Yes, there are people who do not believe in God.  There are also those that believe in other beings that put us here for a reason.  There are those that do not believe in any beings or Gods.  I believe there is a God.  I believe there are other spiritual beings and so much more in this world than we have any idea of being here.  Until that is proven otherwise I will continue to believe this.  

I cannot prove any of this, but I know I was brought up to believe in a God above all Gods.  

Now, just because I believe this, and know he is guiding me and watching out for me, does not mean I am greater than anyone else.  I am a sinner, as we all are.  I will never ever say I am better than anyone.  All people have been placed on this earth and in our lives for a reason.  Be it a lesson to learn, I life to change, a love to share…there are so many reasons.  

I have many creative gifts I have been given, and am trying to use each that was given to me in the best way.  I do not take for granted all that has been given to me.  I want so much to share them and make use of all of them in a way that makes a difference.  I am still learning what this is and as I learn I just hope I touch others in the right way.  I know I have been touched by so many.  

I was so innocent growing up.  I know my parents were protecting me from being hurt and knowing too much.  They wanted me to grow up the right way with no bad information to taint my ideas and the way I was.  Bless them.

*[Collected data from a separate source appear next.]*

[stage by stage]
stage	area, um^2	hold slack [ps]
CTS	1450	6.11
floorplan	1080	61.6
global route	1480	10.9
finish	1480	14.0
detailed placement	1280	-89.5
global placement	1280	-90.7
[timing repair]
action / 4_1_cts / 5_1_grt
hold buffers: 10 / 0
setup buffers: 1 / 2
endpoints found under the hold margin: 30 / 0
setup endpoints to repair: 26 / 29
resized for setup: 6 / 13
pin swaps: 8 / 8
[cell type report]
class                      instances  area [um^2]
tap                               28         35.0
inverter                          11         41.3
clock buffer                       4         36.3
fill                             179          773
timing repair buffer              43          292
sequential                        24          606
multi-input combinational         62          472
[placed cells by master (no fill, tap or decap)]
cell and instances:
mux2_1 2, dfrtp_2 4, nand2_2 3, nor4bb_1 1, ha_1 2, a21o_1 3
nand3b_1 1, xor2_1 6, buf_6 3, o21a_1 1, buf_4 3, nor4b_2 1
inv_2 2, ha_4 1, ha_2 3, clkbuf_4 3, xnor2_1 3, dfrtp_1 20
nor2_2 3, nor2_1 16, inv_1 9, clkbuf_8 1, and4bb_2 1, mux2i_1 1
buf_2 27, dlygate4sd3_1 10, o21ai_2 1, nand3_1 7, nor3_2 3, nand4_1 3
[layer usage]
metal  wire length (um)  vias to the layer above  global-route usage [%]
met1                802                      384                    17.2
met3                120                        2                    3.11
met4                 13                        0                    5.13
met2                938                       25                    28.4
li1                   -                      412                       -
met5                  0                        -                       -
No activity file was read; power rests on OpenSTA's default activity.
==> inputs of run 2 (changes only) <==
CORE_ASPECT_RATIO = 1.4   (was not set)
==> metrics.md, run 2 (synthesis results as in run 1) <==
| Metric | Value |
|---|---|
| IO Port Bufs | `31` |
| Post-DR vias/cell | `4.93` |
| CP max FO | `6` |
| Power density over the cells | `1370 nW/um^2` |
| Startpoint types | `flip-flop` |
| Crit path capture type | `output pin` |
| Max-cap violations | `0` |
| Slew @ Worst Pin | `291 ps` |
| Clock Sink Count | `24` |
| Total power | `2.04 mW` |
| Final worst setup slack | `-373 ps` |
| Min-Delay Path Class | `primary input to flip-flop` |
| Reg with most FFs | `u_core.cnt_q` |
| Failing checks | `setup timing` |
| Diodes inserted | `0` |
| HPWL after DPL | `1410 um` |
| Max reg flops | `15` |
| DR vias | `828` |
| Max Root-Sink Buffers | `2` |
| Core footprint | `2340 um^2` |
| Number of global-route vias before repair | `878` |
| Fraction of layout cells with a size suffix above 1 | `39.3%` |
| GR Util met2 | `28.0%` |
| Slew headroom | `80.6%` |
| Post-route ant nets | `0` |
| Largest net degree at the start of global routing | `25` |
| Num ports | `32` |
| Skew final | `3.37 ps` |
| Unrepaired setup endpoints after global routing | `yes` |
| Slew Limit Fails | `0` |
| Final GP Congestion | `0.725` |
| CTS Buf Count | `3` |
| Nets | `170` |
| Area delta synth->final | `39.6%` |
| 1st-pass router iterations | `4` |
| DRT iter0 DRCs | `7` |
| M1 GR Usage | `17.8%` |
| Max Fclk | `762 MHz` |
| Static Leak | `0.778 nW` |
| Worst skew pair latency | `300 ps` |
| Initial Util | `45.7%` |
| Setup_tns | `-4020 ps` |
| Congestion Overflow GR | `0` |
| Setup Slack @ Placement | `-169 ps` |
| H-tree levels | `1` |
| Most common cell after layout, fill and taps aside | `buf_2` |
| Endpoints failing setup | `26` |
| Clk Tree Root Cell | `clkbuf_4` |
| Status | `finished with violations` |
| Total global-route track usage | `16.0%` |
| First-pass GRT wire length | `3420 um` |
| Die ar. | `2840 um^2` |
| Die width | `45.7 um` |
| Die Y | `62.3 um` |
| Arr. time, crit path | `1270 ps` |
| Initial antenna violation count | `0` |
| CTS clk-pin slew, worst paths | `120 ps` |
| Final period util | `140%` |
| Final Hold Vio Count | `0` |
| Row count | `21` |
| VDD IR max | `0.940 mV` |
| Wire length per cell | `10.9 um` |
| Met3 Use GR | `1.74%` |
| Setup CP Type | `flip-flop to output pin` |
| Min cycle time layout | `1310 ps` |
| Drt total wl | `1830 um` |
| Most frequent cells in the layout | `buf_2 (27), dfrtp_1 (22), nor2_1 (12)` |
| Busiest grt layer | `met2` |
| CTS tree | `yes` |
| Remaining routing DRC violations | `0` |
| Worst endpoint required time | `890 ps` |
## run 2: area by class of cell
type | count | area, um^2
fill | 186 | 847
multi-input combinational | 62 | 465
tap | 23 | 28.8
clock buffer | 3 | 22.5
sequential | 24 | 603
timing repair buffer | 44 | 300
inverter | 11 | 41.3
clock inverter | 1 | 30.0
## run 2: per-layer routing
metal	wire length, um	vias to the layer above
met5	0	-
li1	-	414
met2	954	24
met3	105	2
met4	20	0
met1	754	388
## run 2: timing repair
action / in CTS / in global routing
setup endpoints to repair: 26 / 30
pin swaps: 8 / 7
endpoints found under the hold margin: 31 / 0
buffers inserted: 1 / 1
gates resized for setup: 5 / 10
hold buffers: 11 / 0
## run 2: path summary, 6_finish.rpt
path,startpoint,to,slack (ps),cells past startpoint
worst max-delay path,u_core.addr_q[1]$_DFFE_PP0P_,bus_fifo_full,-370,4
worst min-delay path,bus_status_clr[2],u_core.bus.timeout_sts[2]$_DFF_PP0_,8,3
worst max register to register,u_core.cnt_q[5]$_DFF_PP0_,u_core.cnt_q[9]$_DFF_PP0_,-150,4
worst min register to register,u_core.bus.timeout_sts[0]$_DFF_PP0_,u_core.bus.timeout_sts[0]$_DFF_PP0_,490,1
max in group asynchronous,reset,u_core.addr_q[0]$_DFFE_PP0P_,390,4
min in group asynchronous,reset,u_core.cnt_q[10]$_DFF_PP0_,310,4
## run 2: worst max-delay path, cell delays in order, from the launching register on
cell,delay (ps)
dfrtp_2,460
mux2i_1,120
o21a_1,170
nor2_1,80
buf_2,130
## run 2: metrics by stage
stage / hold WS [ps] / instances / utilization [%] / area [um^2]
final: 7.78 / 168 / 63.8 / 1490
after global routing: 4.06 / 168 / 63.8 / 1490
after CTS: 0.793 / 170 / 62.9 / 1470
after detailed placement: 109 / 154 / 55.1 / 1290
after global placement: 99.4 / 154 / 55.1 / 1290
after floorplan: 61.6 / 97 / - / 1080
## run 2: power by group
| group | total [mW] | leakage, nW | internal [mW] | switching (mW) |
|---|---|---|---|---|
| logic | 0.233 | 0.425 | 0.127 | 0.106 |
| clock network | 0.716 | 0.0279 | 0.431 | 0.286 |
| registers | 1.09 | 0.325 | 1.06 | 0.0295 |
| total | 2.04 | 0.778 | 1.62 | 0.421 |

I do wish I had been wiser where the way of the world and sex is concerned.  I believe there is a lot of information out there to learn and that teenagers should be aware of a lot of things that can either get them in trouble (like sharing private pics on the phone when underage) and things they should understand and be privy to so that they have a better way to protect themselves because they are in the know.  

I know we all have to grow up and learn things for ourselves.  I hope that we brought our sons up in a more open-minded home.  I still feel we did not make information available that they needed to make the right decisions.  But we did the best we could with what we felt was available without making their decisions for them.  I believe they have grown to be such fine wonderful men and am so proud of them.  I pray that they will always love their father and me, no matter what we go through and how we might change and do things.  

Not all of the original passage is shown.